WHAT IS NEEDED:
Retype, word for word, each line between the lines holding "clock buffers: 7 / 96.3 / 0.0517" and "export CORE_ASPECT_RATIO = 1.4", inclusive, and leave the rest of the data alone.

(Stored items)

[Start of section]

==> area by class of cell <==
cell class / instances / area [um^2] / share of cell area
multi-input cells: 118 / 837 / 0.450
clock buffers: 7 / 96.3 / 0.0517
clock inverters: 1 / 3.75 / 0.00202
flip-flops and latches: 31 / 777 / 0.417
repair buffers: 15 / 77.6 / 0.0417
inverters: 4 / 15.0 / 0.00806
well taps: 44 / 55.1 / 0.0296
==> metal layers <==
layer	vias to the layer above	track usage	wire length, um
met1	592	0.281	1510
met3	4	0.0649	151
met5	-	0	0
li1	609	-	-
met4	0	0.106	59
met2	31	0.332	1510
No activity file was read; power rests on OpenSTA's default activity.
<file path="config.mk">
export PLATFORM = sky130hd
export DESIGN_NAME = uart_rx
export DESIGN_NICKNAME = d
export VERILOG_FILES = /design/src/rtl/uart_rx.sv
export SDC_FILE = /design/constraint.sdc
export NUM_CORES = 1
export LEC_CHECK = 0
export ABC_CLOCK_PERIOD_IN_PS = 9250
export CORE_ASPECT_RATIO = 1.4
export CORE_MARGIN = 2
export CORE_UTILIZATION = 63
export DETAILED_ROUTE_END_ITERATION = 12
export GPL_ROUTABILITY_DRIVEN = 0
export PLACE_DENSITY = 0.86
export SLEW_MARGIN = 25
export SYNTH_ARGS = -nofsm -noshare
export SYNTH_HDL_FRONTEND = slang
export SYNTH_SLANG_ARGS = --single-unit
</file>
<file path="constraint.sdc">
create_clock -name main_clk_i -period 9.25 [get_ports main_clk_i]
set_input_delay 1.85 -clock main_clk_i [delete_from_list [all_inputs] [get_ports main_clk_i]]
set_output_delay 1.85 -clock main_clk_i [all_outputs]
set_load 0.005 [all_outputs]
</file>
<file path="src/rtl/uart_rx.sv">
// -----------------------------------------------------------------------------
// uart_rx
// UART receive engine. Receives the 8N1-style frames that uart_core transmits:
// the asynchronous line is synchronised, a falling edge starts a frame, the
// start bit is re-checked half a bit later, DATA_WIDTH data bits are sampled
// mid-bit LSB first, and the stop bit is checked. Good bytes land in a
// one-entry valid/ready output buffer.
//
// Handshake: a byte is transferred on every clock edge where
// rx_valid_o & rx_ready_i. While rx_valid_o is high and rx_ready_i is low,
// rx_valid_o and rx_data_o hold their values.
//
// Ports
//   main_clk_i    in   1           clock
//   main_rst_i    in   1           synchronous, active-high reset
//   ena_i         in   1           receiver enable; low aborts any frame
//   div_i         in   DIV_WIDTH   clocks per bit (values below 4 act as 4)
//   uart_rx_i     in   1           serial line, idle high, asynchronous
//   rx_data_o     out  DATA_WIDTH  received byte
//   rx_valid_o    out  1           rx_data_o holds an unconsumed byte
//   rx_ready_i    in   1           consumer accepts the byte this cycle
//   busy_o        out  1           a frame is being received
//   frame_err_o   out  1           one-cycle pulse: stop bit sampled low
//   overrun_o     out  1           one-cycle pulse: byte dropped, buffer full
//   dbg_state_o   out  2           current FSM state (IDLE/START/DATA/STOP)
// -----------------------------------------------------------------------------
module uart_rx #(
  parameter int DATA_WIDTH  = 8,
  parameter int DIV_WIDTH   = 16,
  parameter int SYNC_STAGES = 2
) (
  input  logic                  main_clk_i,
  input  logic                  main_rst_i,
  input  logic                  ena_i,
  input  logic [DIV_WIDTH-1:0]  div_i,
  input  logic                  uart_rx_i,
  output logic [DATA_WIDTH-1:0] rx_data_o,
  output logic                  rx_valid_o,
  input  logic                  rx_ready_i,
  output logic                  busy_o,
  output logic                  frame_err_o,
  output logic                  overrun_o,
  output logic [1:0]            dbg_state_o
);

  localparam int BIT_W = (DATA_WIDTH > 1) ? $clog2(DATA_WIDTH) : 1;

  typedef enum logic [1:0] {
    S_IDLE  = 2'd0,
    S_START = 2'd1,
    S_DATA  = 2'd2,
    S_STOP  = 2'd3
  } state_t;

  // ---------------------------------------------------------------------------
  // Input synchroniser and falling-edge detect. Flops reset to 1 so an idle
  // line coming out of reset never looks like a start bit.
  // ---------------------------------------------------------------------------
  logic [SYNC_STAGES-1:0] r_sync;
  logic                   r_prev;
  logic                   w_rxs;
  logic                   w_fall;

  always_ff @(posedge main_clk_i) begin
    if (main_rst_i) begin
      r_sync <= '1;
      r_prev <= 1'b1;
    end else begin
      r_sync <= {r_sync[SYNC_STAGES-2:0], uart_rx_i};
      r_prev <= w_rxs;
    end
  end

  assign w_rxs  = r_sync[SYNC_STAGES-1];
  assign w_fall = r_prev & ~w_rxs;

  // ---------------------------------------------------------------------------
  // Bit timing. The divisor is captured when a frame starts so a register
  // write in the middle of a frame cannot distort it.
  // ---------------------------------------------------------------------------
  logic [DIV_WIDTH-1:0] w_div_eff;
  logic [DIV_WIDTH-1:0] r_div;
  logic [DIV_WIDTH-1:0] r_cnt;
  logic [DIV_WIDTH-1:0] w_half_last;
  logic [DIV_WIDTH-1:0] w_bit_last;

  assign w_div_eff   = (div_i < DIV_WIDTH'(4)) ? DIV_WIDTH'(4) : div_i;
  assign w_half_last = (r_div >> 1) - DIV_WIDTH'(1);
  assign w_bit_last  = r_div - DIV_WIDTH'(1);

  // ---------------------------------------------------------------------------
  // Receive FSM plus output buffer, all registered.
  // ---------------------------------------------------------------------------
  state_t                r_state;
  logic [BIT_W-1:0]      r_bit;
  logic [DATA_WIDTH-1:0] r_shreg;
  logic [DATA_WIDTH-1:0] r_data;
  logic                  r_valid;
  logic                  r_frame_err;
  logic                  r_overrun;

  always_ff @(posedge main_clk_i) begin
    if (main_rst_i) begin
      r_state     <= S_IDLE;
      r_cnt       <= '0;
      r_bit       <= '0;
      r_div       <= '0;
      r_shreg     <= '0;
      r_data      <= '0;
      r_valid     <= 1'b0;
      r_frame_err <= 1'b0;
      r_overrun   <= 1'b0;
    end else begin
      r_frame_err <= 1'b0;
      r_overrun   <= 1'b0;

      // Consumer side of the buffer; a delivery below overrides this clear.
      if (r_valid && rx_ready_i) begin
        r_valid <= 1'b0;
      end

      if (!ena_i) begin
        // Disable aborts silently; the buffer keeps working.
        r_state <= S_IDLE;
        r_cnt   <= '0;
        r_bit   <= '0;
      end else begin
        case (r_state)
          S_IDLE: begin
            // Edge, not level: a line held low (break) never restarts.
            if (w_fall) begin
              r_state <= S_START;
              r_cnt   <= '0;
              r_div   <= w_div_eff;
            end
          end

          S_START: begin
            if (r_cnt == w_half_last) begin
              r_cnt <= '0;
              r_bit <= '0;
              // Line back high at mid start bit: a glitch, drop it quietly.
              r_state <= w_rxs ? S_IDLE : S_DATA;
            end else begin
              r_cnt <= r_cnt + DIV_WIDTH'(1);
            end
          end

          S_DATA: begin
            if (r_cnt == w_bit_last) begin
              r_cnt          <= '0;
              r_shreg[r_bit] <= w_rxs;
              if (r_bit == BIT_W'(DATA_WIDTH - 1)) begin
                r_state <= S_STOP;
              end else begin
                r_bit <= r_bit + BIT_W'(1);
              end
            end else begin
              r_cnt <= r_cnt + DIV_WIDTH'(1);
            end
          end

          S_STOP: begin
            if (r_cnt == w_bit_last) begin
              r_cnt   <= '0;
              r_state <= S_IDLE;
              if (!w_rxs) begin
                r_frame_err <= 1'b1;
              end else if (!r_valid || rx_ready_i) begin
                r_data  <= r_shreg;
                r_valid <= 1'b1;
              end else begin
                r_overrun <= 1'b1;
              end
            end else begin
              r_cnt <= r_cnt + DIV_WIDTH'(1);
            end
          end

          default: begin
            r_state <= S_IDLE;
            r_cnt   <= '0;
            r_bit   <= '0;
          end
        endcase
      end
    end
  end

  assign rx_data_o   = r_data;
  assign rx_valid_o  = r_valid;
  assign frame_err_o = r_frame_err;
  assign overrun_o   = r_overrun;
  assign busy_o      = (r_state != S_IDLE);
  assign dbg_state_o = r_state;

endmodule

</file>
## config.mk

```make
export PLATFORM = sky130hd
export DESIGN_NAME = demux4_tdm
export DESIGN_NICKNAME = d
export VERILOG_FILES = /design/src/rtl/demux_pkg.sv /design/src/rtl/demux_lane_reg.sv /design/src/rtl/demux4_tdm.sv
export SDC_FILE = /design/constraint.sdc
export NUM_CORES = 1
export LEC_CHECK = 0
export BUFFER_PORTS_ARGS = -buffer_cell sky130_fd_sc_hd__buf_2
export CAP_MARGIN = 20
export CORE_MARGIN = 3
export CORE_UTILIZATION = 40
export DETAILED_ROUTE_END_ITERATION = 12
export PLACE_DENSITY = 0.66
export SLEW_MARGIN = 30
export SYNTH_ARGS = -nofsm -noshare
export SYNTH_HDL_FRONTEND = slang
export SYNTH_SLANG_ARGS = --single-unit
```

## constraint.sdc

```tcl
create_clock -name clk -period 2.45 [get_ports clk]
set_clock_uncertainty 0.1 [all_clocks]
set_input_delay 0.49 -clock clk [delete_from_list [all_inputs] [get_ports clk]]
set_output_delay 0.49 -clock clk [all_outputs]
set_load 0.01 [all_outputs]
```
<file path="src/rtl/rs_station_pkg.sv">
// Shared constants and opcode encoding for the reservation station slice.
package rs_station_pkg;

    localparam int unsigned RS_SIZE_DEF = 8;
    localparam int unsigned TAG_W_DEF   = 4;
    localparam int unsigned DATA_W      = 32;
    localparam int unsigned OP_W        = 6;

    localparam logic True  = 1'b1;
    localparam logic False = 1'b0;

    typedef enum logic [OP_W-1:0] {
        OP_NOP   = 6'd0,
        OP_LUI   = 6'd1,
        OP_AUIPC = 6'd2,
        OP_JAL   = 6'd3,
        OP_JALR  = 6'd4,
        OP_BEQ   = 6'd5,
        OP_BNE   = 6'd6,
        OP_BLT   = 6'd7,
        OP_BGE   = 6'd8,
        OP_ADD   = 6'd20,
        OP_SUB   = 6'd21,
        OP_AND   = 6'd22,
        OP_OR    = 6'd23,
        OP_XOR   = 6'd24,
        OP_ADDI  = 6'd30
    } opcode_e;

endpackage

</file>
<file path="src/rtl/rs_station_prio_enc.sv">
// Lowest-set-bit priority encoder: index of the first 1 in vec_i plus a found flag.
module rs_prio_enc #(
    parameter int unsigned N  = 8,
    parameter int unsigned IW = (N > 1) ? $clog2(N) : 1
) (
    input  logic [N-1:0]  vec_i,
    output logic [IW-1:0] idx_o,
    output logic          found_o
);

    always_comb begin
        idx_o   = '0;
        found_o = 1'b0;
        for (int unsigned i = 0; i < N; i++) begin
            if (vec_i[i] && !found_o) begin
                idx_o   = i[IW-1:0];
                found_o = 1'b1;
            end
        end
    end

endmodule

</file>
<file path="src/rtl/rs_station.sv">
// Reservation station: allocates renamed ops, snoops ALU/LSB broadcasts for
// operand wakeup and issues the lowest-index fully ready entry each cycle.
module rs_station
    import rs_station_pkg::*;
#(
    parameter int unsigned RS_SIZE = RS_SIZE_DEF,
    parameter int unsigned TAG_W   = TAG_W_DEF
) (
    input  logic             clk,
    input  logic             rst,
    input  logic             rdy,
    input  logic             in_valid,
    input  logic [5:0]       in_opcode,
    input  logic [31:0]      in_imm,
    input  logic [TAG_W-1:0] in_tag,
    input  logic [31:0]      in_v1,
    input  logic [31:0]      in_v2,
    input  logic             in_rdy1,
    input  logic             in_rdy2,
    output logic             full,
    input  logic             alu_cdb_valid,
    input  logic [TAG_W-1:0] alu_cdb_tag,
    input  logic [31:0]      alu_cdb_val,
    input  logic             lsb_cdb_valid,
    input  logic [TAG_W-1:0] lsb_cdb_tag,
    input  logic [31:0]      lsb_cdb_val,
    input  logic             flush,
    output logic             ex_valid,
    output logic [5:0]       ex_opcode,
    output logic [31:0]      ex_a,
    output logic [31:0]      ex_b,
    output logic [31:0]      ex_imm,
    output logic [TAG_W-1:0] ex_tag
);

    localparam int unsigned IW = (RS_SIZE > 1) ? $clog2(RS_SIZE) : 1;

    logic [RS_SIZE-1:0] busy_q, busy_d;
    logic [RS_SIZE-1:0] r1_q, r1_d;
    logic [RS_SIZE-1:0] r2_q, r2_d;
    logic [5:0]         op_q  [RS_SIZE];
    logic [5:0]         op_d  [RS_SIZE];
    logic [31:0]        imm_q [RS_SIZE];
    logic [31:0]        imm_d [RS_SIZE];
    logic [TAG_W-1:0]   tag_q [RS_SIZE];
    logic [TAG_W-1:0]   tag_d [RS_SIZE];
    logic [31:0]        v1_q  [RS_SIZE];
    logic [31:0]        v1_d  [RS_SIZE];
    logic [31:0]        v2_q  [RS_SIZE];
    logic [31:0]        v2_d  [RS_SIZE];

    logic               ex_valid_q, ex_valid_d;
    logic [5:0]         ex_op_q, ex_op_d;
    logic [31:0]        ex_a_q, ex_a_d;
    logic [31:0]        ex_b_q, ex_b_d;
    logic [31:0]        ex_imm_q, ex_imm_d;
    logic [TAG_W-1:0]   ex_tag_q, ex_tag_d;

    logic [IW-1:0]      free_idx, sel_idx;
    logic               free_found, sel_found;
    logic [RS_SIZE-1:0] ready_vec;
    logic [31:0]        byp_v1, byp_v2;
    logic               byp_r1, byp_r2;

    assign full      = &busy_q;
    assign ready_vec = busy_q & r1_q & r2_q;

    rs_prio_enc #(.N(RS_SIZE), .IW(IW)) u_free_enc (
        .vec_i   (~busy_q),
        .idx_o   (free_idx),
        .found_o (free_found)
    );

    rs_prio_enc #(.N(RS_SIZE), .IW(IW)) u_sel_enc (
        .vec_i   (ready_vec),
        .idx_o   (sel_idx),
        .found_o (sel_found)
    );

    // Operand capture at dispatch; ALU is applied last so it wins a tag tie.
    always_comb begin
        byp_v1 = in_v1;
        byp_r1 = in_rdy1;
        byp_v2 = in_v2;
        byp_r2 = in_rdy2;
        if (!in_rdy1 && lsb_cdb_valid && in_v1[TAG_W-1:0] == lsb_cdb_tag) begin
            byp_v1 = lsb_cdb_val;
            byp_r1 = True;
        end
        if (!in_rdy1 && alu_cdb_valid && in_v1[TAG_W-1:0] == alu_cdb_tag) begin
            byp_v1 = alu_cdb_val;
            byp_r1 = True;
        end
        if (!in_rdy2 && lsb_cdb_valid && in_v2[TAG_W-1:0] == lsb_cdb_tag) begin
            byp_v2 = lsb_cdb_val;
            byp_r2 = True;
        end
        if (!in_rdy2 && alu_cdb_valid && in_v2[TAG_W-1:0] == alu_cdb_tag) begin
            byp_v2 = alu_cdb_val;
            byp_r2 = True;
        end
    end

    always_comb begin
        busy_d     = busy_q;
        r1_d       = r1_q;
        r2_d       = r2_q;
        op_d       = op_q;
        imm_d      = imm_q;
        tag_d      = tag_q;
        v1_d       = v1_q;
        v2_d       = v2_q;
        ex_valid_d = False;
        ex_op_d    = ex_op_q;
        ex_a_d     = ex_a_q;
        ex_b_d     = ex_b_q;
        ex_imm_d   = ex_imm_q;
        ex_tag_d   = ex_tag_q;

        for (int unsigned i = 0; i < RS_SIZE; i++) begin
            if (busy_q[i]) begin
                if (!r1_q[i] && lsb_cdb_valid && v1_q[i][TAG_W-1:0] == lsb_cdb_tag) begin
                    v1_d[i] = lsb_cdb_val;
                    r1_d[i] = True;
                end
                if (!r1_q[i] && alu_cdb_valid && v1_q[i][TAG_W-1:0] == alu_cdb_tag) begin
                    v1_d[i] = alu_cdb_val;
                    r1_d[i] = True;
                end
                if (!r2_q[i] && lsb_cdb_valid && v2_q[i][TAG_W-1:0] == lsb_cdb_tag) begin
                    v2_d[i] = lsb_cdb_val;
                    r2_d[i] = True;
                end
                if (!r2_q[i] && alu_cdb_valid && v2_q[i][TAG_W-1:0] == alu_cdb_tag) begin
                    v2_d[i] = alu_cdb_val;
                    r2_d[i] = True;
                end
            end
        end

        if (sel_found) begin
            busy_d[sel_idx] = False;
            ex_valid_d      = True;
            ex_op_d         = op_q[sel_idx];
            ex_a_d          = v1_q[sel_idx];
            ex_b_d          = v2_q[sel_idx];
            ex_imm_d        = imm_q[sel_idx];
            ex_tag_d        = tag_q[sel_idx];
        end

        // Free slot comes from the pre-edge busy vector, so an issuing slot is never reused this cycle.
        if (in_valid && !full && free_found) begin
            busy_d[free_idx] = True;
            op_d[free_idx]   = in_opcode;
            imm_d[free_idx]  = in_imm;
            tag_d[free_idx]  = in_tag;
            v1_d[free_idx]   = byp_v1;
            r1_d[free_idx]   = byp_r1;
            v2_d[free_idx]   = byp_v2;
            r2_d[free_idx]   = byp_r2;
        end

        if (flush) begin
            busy_d     = '0;
            ex_valid_d = False;
        end
    end

    always_ff @(posedge clk) begin
        if (!rst) begin
            busy_q     <= '0;
            r1_q       <= '0;
            r2_q       <= '0;
            ex_valid_q <= False;
            ex_op_q    <= '0;
            ex_a_q     <= '0;
            ex_b_q     <= '0;
            ex_imm_q   <= '0;
            ex_tag_q   <= '0;
        end else if (rdy) begin
            busy_q     <= busy_d;
            r1_q       <= r1_d;
            r2_q       <= r2_d;
            ex_valid_q <= ex_valid_d;
            ex_op_q    <= ex_op_d;
            ex_a_q     <= ex_a_d;
            ex_b_q     <= ex_b_d;
            ex_imm_q   <= ex_imm_d;
            ex_tag_q   <= ex_tag_d;
        end
    end

    always_ff @(posedge clk) begin
        if (rst && rdy) begin
            op_q  <= op_d;
            imm_q <= imm_d;
            tag_q <= tag_d;
            v1_q  <= v1_d;
            v2_q  <= v2_d;
        end
    end

    assign ex_valid  = ex_valid_q;
    assign ex_opcode = ex_op_q;
    assign ex_a      = ex_a_q;
    assign ex_b      = ex_b_q;
    assign ex_imm    = ex_imm_q;
    assign ex_tag    = ex_tag_q;

endmodule

</file>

[End of section]

OUTPUT:
clock buffers: 7 / 96.3 / 0.0517
clock inverters: 1 / 3.75 / 0.00202
flip-flops and latches: 31 / 777 / 0.417
repair buffers: 15 / 77.6 / 0.0417
inverters: 4 / 15.0 / 0.00806
well taps: 44 / 55.1 / 0.0296
==> metal layers <==
layer	vias to the layer above	track usage	wire length, um
met1	592	0.281	1510
met3	4	0.0649	151
met5	-	0	0
li1	609	-	-
met4	0	0.106	59
met2	31	0.332	1510
No activity file was read; power rests on OpenSTA's default activity.
<file path="config.mk">
export PLATFORM = sky130hd
export DESIGN_NAME = uart_rx
export DESIGN_NICKNAME = d
export VERILOG_FILES = /design/src/rtl/uart_rx.sv
export SDC_FILE = /design/constraint.sdc
export NUM_CORES = 1
export LEC_CHECK = 0
export ABC_CLOCK_PERIOD_IN_PS = 9250
export CORE_ASPECT_RATIO = 1.4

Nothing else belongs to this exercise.